> ENTRIES SHOWN
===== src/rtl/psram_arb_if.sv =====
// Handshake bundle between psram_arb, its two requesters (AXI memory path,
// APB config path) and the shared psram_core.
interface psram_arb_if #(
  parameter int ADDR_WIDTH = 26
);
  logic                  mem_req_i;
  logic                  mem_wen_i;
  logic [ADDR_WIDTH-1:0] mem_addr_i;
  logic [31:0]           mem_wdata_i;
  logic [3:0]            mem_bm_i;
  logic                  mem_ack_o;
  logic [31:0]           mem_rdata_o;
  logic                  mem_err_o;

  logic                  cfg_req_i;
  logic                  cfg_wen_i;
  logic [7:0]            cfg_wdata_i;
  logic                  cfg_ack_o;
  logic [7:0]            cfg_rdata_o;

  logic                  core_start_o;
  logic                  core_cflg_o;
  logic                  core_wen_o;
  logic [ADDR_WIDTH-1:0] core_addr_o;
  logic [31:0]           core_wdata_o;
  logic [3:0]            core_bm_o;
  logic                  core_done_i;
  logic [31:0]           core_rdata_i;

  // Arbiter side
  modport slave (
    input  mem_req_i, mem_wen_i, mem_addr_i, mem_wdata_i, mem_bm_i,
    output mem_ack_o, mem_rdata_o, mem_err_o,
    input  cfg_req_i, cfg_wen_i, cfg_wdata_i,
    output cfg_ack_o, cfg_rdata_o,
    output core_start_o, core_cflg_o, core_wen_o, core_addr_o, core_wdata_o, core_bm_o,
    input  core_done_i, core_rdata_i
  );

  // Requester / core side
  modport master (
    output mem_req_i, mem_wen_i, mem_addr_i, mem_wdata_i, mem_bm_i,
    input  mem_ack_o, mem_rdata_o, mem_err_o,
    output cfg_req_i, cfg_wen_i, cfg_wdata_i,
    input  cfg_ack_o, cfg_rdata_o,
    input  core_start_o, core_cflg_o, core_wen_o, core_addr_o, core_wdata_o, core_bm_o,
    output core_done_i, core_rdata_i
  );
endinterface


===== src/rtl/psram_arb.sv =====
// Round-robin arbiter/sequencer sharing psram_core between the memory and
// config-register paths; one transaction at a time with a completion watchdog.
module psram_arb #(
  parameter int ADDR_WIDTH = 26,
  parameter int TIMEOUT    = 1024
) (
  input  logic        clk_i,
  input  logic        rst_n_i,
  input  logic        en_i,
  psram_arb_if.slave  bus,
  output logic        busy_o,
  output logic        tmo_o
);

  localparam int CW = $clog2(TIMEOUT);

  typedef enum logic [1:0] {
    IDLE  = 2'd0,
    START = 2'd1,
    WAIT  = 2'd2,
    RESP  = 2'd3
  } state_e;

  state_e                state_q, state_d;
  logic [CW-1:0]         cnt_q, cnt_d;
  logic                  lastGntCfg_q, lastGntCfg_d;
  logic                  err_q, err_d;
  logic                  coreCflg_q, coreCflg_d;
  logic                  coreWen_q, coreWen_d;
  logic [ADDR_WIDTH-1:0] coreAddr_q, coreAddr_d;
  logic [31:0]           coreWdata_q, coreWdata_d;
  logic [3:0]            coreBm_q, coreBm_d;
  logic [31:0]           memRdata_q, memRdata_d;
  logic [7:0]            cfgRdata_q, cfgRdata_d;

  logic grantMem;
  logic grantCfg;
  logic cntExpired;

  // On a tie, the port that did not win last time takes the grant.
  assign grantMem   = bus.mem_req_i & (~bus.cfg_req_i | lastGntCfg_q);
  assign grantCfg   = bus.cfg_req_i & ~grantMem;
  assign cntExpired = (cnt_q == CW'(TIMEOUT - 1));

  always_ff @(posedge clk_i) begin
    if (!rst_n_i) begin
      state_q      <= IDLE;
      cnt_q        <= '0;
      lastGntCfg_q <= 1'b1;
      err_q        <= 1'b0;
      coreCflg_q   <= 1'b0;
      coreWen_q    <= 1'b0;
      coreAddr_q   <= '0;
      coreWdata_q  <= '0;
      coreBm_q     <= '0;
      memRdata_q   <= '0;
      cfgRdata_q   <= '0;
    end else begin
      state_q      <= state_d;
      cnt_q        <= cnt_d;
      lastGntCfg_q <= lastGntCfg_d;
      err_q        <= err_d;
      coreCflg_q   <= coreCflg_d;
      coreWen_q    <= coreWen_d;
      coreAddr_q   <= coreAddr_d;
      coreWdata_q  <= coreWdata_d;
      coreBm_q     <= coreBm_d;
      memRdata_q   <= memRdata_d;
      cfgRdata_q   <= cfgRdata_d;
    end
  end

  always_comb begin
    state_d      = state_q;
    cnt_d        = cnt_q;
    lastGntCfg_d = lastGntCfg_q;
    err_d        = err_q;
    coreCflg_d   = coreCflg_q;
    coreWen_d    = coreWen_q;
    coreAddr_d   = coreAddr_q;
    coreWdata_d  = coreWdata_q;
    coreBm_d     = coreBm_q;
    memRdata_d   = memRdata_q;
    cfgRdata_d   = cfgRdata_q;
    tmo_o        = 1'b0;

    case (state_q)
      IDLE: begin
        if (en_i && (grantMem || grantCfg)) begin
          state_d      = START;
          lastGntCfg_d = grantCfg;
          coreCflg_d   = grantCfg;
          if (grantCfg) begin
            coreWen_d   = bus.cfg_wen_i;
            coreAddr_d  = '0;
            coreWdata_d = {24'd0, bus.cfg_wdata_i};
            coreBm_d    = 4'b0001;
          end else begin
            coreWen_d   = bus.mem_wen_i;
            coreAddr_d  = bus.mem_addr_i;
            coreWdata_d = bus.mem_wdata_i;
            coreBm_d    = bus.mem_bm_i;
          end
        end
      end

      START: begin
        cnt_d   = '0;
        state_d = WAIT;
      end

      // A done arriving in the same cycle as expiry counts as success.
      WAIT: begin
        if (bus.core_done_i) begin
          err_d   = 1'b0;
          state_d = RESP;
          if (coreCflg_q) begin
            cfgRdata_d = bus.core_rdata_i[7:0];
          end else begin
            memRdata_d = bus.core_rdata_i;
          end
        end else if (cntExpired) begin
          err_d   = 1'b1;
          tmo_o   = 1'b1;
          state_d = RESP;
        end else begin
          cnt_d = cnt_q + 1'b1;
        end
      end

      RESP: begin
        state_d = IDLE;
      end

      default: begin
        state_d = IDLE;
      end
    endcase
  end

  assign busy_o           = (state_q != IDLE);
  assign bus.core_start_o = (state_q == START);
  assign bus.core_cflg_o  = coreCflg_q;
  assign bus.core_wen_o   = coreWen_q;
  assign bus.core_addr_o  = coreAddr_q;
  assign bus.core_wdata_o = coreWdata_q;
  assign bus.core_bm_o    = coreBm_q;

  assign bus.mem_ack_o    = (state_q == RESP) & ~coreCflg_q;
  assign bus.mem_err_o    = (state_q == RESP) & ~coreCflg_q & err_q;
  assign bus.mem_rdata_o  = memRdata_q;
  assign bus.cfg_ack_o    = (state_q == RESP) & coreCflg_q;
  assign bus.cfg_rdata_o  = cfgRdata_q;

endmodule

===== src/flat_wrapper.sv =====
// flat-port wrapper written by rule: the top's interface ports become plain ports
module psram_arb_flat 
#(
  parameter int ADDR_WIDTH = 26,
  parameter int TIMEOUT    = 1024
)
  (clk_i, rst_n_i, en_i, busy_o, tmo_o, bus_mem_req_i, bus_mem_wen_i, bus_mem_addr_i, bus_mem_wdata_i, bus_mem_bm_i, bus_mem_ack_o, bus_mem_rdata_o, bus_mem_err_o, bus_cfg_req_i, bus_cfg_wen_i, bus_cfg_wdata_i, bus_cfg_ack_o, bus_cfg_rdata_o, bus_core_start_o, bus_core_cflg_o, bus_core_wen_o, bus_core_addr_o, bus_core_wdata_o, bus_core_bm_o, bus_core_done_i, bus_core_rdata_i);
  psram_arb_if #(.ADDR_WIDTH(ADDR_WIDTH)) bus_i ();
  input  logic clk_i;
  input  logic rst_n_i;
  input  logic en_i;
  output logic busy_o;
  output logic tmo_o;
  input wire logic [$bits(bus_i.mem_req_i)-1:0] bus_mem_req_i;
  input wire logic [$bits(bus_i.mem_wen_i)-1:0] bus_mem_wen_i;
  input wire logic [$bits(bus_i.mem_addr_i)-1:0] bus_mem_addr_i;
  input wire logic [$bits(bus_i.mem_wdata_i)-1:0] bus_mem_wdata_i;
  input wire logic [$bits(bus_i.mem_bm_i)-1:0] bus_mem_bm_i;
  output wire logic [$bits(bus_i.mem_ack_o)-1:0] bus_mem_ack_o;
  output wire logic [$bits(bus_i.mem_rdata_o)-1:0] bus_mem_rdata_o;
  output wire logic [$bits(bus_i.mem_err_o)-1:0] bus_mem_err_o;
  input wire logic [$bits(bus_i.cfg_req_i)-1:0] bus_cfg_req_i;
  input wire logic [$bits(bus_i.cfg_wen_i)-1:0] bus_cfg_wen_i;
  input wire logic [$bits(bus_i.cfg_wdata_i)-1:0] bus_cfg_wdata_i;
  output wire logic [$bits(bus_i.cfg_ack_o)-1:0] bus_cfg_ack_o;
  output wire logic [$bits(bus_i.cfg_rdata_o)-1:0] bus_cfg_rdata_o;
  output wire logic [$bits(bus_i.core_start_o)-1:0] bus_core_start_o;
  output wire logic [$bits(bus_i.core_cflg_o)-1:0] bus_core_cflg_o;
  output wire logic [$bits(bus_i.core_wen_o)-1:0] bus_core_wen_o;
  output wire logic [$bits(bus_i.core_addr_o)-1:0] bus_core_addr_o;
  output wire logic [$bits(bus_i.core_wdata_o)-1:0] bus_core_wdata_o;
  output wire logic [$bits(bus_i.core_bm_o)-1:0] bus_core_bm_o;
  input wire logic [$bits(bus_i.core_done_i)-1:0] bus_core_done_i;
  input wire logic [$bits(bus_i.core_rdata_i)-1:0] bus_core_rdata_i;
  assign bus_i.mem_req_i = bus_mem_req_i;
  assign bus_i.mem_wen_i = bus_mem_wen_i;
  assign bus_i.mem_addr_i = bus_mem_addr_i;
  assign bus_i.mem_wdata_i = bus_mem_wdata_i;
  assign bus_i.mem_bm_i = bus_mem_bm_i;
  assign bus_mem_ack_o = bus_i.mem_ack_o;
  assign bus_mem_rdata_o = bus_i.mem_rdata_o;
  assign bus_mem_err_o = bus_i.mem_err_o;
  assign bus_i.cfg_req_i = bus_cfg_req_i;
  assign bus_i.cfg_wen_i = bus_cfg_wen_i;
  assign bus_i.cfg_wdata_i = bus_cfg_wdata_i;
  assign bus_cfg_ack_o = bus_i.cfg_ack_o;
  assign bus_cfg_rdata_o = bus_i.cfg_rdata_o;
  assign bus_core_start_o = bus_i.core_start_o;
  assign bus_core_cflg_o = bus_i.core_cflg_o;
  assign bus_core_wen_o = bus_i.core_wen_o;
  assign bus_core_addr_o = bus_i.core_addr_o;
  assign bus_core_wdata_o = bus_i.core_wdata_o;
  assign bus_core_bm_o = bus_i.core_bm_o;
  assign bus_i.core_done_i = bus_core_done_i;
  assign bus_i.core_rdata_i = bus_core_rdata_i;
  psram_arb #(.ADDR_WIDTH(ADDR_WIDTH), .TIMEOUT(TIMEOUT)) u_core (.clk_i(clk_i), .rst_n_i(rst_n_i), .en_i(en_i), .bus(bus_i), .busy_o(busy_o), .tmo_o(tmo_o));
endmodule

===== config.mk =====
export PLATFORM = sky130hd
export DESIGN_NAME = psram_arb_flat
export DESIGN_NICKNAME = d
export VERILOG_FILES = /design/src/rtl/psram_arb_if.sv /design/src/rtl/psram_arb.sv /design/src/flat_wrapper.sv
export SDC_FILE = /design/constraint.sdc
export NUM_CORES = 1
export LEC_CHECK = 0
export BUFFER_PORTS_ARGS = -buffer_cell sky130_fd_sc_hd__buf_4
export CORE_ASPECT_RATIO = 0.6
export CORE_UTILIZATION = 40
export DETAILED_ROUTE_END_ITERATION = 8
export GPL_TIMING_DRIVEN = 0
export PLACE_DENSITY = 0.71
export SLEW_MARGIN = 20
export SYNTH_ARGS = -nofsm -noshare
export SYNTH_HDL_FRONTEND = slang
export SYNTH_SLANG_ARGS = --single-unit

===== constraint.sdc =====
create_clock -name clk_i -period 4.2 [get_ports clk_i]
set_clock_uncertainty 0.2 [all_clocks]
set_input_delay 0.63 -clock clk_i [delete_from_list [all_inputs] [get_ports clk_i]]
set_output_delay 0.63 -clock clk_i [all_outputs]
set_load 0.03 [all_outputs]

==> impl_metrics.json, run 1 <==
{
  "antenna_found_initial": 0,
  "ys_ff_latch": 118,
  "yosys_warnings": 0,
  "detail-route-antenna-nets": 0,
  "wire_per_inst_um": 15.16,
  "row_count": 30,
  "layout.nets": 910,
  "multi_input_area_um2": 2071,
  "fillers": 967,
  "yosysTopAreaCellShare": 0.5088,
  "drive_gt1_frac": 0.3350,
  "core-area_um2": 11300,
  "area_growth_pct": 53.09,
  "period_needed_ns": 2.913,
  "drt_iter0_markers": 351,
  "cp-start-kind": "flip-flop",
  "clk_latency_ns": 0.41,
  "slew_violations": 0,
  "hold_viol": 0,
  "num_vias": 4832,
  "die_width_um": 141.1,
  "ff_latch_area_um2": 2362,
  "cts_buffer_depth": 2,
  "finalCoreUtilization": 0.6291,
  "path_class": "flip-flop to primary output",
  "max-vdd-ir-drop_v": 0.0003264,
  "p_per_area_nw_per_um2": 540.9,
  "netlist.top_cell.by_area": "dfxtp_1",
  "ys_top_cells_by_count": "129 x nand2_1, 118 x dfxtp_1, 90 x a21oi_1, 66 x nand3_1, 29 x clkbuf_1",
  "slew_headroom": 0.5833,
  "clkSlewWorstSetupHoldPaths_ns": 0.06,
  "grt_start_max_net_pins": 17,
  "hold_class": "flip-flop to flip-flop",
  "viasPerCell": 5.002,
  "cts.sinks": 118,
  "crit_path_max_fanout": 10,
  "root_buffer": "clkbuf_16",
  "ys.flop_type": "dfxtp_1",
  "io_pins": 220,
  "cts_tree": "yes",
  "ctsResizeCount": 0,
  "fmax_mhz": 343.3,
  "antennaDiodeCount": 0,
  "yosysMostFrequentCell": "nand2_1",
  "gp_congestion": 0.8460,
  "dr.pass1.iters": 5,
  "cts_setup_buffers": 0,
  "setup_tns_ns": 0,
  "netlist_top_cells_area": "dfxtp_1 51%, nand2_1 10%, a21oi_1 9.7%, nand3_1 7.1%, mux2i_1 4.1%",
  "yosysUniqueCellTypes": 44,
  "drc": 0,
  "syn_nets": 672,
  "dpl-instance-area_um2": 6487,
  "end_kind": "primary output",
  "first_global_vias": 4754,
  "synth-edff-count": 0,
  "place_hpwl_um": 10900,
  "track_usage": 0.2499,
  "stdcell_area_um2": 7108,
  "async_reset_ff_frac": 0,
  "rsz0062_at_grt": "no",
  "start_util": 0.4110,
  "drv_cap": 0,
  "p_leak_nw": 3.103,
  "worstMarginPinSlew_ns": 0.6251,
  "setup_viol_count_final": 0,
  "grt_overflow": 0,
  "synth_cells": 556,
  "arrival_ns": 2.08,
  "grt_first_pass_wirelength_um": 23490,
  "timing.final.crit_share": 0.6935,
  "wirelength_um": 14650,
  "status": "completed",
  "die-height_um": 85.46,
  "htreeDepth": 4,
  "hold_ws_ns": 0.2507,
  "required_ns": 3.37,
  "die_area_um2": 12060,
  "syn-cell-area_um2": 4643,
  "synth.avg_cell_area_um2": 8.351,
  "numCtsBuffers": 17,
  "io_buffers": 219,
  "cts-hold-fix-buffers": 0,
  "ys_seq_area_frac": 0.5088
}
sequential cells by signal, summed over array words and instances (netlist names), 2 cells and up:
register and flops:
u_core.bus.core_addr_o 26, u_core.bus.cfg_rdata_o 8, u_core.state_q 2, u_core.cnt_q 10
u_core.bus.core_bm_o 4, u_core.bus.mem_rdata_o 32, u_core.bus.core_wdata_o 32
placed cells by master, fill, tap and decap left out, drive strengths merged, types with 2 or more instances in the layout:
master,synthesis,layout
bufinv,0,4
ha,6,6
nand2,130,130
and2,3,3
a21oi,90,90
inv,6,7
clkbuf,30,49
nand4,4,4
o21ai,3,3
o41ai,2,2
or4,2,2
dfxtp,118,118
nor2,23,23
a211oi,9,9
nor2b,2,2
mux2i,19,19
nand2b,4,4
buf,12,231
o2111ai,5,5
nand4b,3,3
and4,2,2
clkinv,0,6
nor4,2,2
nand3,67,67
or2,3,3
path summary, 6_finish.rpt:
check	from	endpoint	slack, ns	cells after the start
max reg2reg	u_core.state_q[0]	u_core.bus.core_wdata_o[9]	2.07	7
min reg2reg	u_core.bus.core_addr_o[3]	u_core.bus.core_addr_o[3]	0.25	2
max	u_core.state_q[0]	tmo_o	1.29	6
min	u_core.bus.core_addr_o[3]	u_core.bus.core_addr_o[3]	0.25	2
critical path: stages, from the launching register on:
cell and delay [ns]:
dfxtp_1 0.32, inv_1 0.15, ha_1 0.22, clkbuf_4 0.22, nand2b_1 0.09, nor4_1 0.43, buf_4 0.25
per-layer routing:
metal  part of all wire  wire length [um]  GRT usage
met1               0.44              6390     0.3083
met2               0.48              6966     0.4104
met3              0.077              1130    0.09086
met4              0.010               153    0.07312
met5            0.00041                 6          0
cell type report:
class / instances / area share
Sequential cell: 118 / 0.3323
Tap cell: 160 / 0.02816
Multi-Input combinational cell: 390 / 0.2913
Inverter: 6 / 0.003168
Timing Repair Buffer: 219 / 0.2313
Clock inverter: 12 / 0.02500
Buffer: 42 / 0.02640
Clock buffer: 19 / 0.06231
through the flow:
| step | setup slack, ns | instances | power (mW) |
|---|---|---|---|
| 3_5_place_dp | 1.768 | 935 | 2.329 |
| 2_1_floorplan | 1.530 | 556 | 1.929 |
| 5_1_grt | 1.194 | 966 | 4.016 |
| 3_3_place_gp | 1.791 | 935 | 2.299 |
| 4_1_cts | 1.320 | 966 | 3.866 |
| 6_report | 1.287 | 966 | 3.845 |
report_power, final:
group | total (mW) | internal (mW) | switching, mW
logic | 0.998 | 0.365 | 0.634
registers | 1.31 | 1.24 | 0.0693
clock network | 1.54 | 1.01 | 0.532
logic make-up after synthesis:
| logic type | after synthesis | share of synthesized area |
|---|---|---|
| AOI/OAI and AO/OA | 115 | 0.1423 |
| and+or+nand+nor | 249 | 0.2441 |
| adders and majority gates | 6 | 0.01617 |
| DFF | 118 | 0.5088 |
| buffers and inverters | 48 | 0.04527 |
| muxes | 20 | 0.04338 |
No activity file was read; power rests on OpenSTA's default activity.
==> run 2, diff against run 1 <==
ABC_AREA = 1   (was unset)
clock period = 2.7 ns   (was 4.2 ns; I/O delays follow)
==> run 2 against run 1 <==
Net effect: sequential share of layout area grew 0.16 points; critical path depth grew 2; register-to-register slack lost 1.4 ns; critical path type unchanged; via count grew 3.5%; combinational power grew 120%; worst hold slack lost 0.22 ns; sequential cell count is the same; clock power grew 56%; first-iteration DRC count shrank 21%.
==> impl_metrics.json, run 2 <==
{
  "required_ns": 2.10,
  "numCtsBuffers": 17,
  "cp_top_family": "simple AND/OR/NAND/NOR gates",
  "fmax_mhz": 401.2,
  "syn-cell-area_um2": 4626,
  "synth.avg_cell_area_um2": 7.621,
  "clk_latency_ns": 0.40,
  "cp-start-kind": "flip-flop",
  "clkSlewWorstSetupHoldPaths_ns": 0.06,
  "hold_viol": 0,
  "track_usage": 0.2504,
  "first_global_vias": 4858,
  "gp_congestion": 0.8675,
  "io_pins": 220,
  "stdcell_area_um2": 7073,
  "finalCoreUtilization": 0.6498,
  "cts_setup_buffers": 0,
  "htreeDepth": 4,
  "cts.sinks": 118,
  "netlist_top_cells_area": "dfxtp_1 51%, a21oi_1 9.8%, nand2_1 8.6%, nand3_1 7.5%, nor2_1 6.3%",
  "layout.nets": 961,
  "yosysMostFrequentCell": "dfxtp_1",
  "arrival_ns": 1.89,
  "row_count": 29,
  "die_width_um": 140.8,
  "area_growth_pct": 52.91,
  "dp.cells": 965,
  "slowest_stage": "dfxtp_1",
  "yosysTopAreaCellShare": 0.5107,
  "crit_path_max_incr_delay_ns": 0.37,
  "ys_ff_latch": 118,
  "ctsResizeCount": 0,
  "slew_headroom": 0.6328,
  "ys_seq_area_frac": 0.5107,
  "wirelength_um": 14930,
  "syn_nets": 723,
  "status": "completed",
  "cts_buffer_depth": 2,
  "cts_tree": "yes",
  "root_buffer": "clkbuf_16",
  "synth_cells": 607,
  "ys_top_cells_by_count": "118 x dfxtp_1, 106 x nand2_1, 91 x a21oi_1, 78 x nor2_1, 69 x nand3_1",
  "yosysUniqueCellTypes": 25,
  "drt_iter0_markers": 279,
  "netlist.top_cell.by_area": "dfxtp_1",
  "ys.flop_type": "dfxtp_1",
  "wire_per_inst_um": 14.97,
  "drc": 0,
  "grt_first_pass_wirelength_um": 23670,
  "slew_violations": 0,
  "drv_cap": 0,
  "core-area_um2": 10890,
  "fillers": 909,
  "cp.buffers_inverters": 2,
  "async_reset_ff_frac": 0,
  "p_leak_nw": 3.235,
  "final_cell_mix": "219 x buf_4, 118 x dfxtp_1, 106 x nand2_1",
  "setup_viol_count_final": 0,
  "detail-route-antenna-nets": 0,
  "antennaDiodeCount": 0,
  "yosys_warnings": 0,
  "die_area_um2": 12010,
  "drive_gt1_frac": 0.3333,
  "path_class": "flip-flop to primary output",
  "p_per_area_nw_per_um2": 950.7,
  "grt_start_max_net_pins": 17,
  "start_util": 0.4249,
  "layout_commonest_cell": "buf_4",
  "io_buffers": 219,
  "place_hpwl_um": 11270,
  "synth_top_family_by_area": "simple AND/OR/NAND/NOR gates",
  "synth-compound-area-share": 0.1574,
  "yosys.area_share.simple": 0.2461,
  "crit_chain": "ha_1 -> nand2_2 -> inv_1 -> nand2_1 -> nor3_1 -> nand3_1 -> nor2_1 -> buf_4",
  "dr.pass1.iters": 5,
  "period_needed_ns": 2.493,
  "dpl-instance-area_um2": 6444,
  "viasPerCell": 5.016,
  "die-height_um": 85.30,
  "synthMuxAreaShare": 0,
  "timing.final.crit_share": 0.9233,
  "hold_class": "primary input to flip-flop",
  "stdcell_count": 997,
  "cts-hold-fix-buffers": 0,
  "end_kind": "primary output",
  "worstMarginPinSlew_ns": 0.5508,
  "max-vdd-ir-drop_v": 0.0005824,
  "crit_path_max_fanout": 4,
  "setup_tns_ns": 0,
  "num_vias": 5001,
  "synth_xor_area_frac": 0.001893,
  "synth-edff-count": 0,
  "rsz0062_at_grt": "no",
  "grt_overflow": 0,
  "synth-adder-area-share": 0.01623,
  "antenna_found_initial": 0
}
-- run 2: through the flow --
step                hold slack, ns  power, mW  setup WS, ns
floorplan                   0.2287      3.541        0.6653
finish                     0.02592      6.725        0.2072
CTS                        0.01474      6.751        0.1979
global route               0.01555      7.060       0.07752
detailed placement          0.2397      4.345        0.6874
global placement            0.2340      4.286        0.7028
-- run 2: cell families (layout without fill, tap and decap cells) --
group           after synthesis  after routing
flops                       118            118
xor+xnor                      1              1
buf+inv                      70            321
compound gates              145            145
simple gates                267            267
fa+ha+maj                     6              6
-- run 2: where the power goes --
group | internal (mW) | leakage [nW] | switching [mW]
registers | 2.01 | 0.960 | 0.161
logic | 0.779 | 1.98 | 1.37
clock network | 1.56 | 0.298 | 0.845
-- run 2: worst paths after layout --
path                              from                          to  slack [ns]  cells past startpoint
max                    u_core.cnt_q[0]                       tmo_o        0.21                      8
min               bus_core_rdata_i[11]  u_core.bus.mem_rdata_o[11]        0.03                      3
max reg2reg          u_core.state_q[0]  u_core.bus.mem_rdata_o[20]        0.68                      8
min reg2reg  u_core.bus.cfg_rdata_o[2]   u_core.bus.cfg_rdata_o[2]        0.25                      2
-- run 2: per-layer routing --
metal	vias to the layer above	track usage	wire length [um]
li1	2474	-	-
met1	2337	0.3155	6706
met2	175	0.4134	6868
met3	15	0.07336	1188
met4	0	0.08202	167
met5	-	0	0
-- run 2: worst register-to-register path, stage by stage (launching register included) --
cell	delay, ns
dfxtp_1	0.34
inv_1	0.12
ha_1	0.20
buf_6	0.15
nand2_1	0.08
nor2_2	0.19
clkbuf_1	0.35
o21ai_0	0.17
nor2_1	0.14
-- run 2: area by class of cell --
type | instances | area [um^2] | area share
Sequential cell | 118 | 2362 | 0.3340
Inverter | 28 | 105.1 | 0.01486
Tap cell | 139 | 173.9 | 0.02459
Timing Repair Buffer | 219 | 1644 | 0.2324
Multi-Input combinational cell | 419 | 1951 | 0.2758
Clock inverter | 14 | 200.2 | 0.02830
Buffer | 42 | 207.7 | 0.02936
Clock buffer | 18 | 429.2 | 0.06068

> WORK TO COMPLETE
Give again, word for word, every line of the listing above from the one with "-- run 2: where" to the one with "-- run 2: worst paths", both inclusive, and nothing beyond them.

> WRITTEN ANSWER
-- run 2: where the power goes --
group | internal (mW) | leakage [nW] | switching [mW]
registers | 2.01 | 0.960 | 0.161
logic | 0.779 | 1.98 | 1.37
clock network | 1.56 | 0.298 | 0.845
-- run 2: worst paths after layout --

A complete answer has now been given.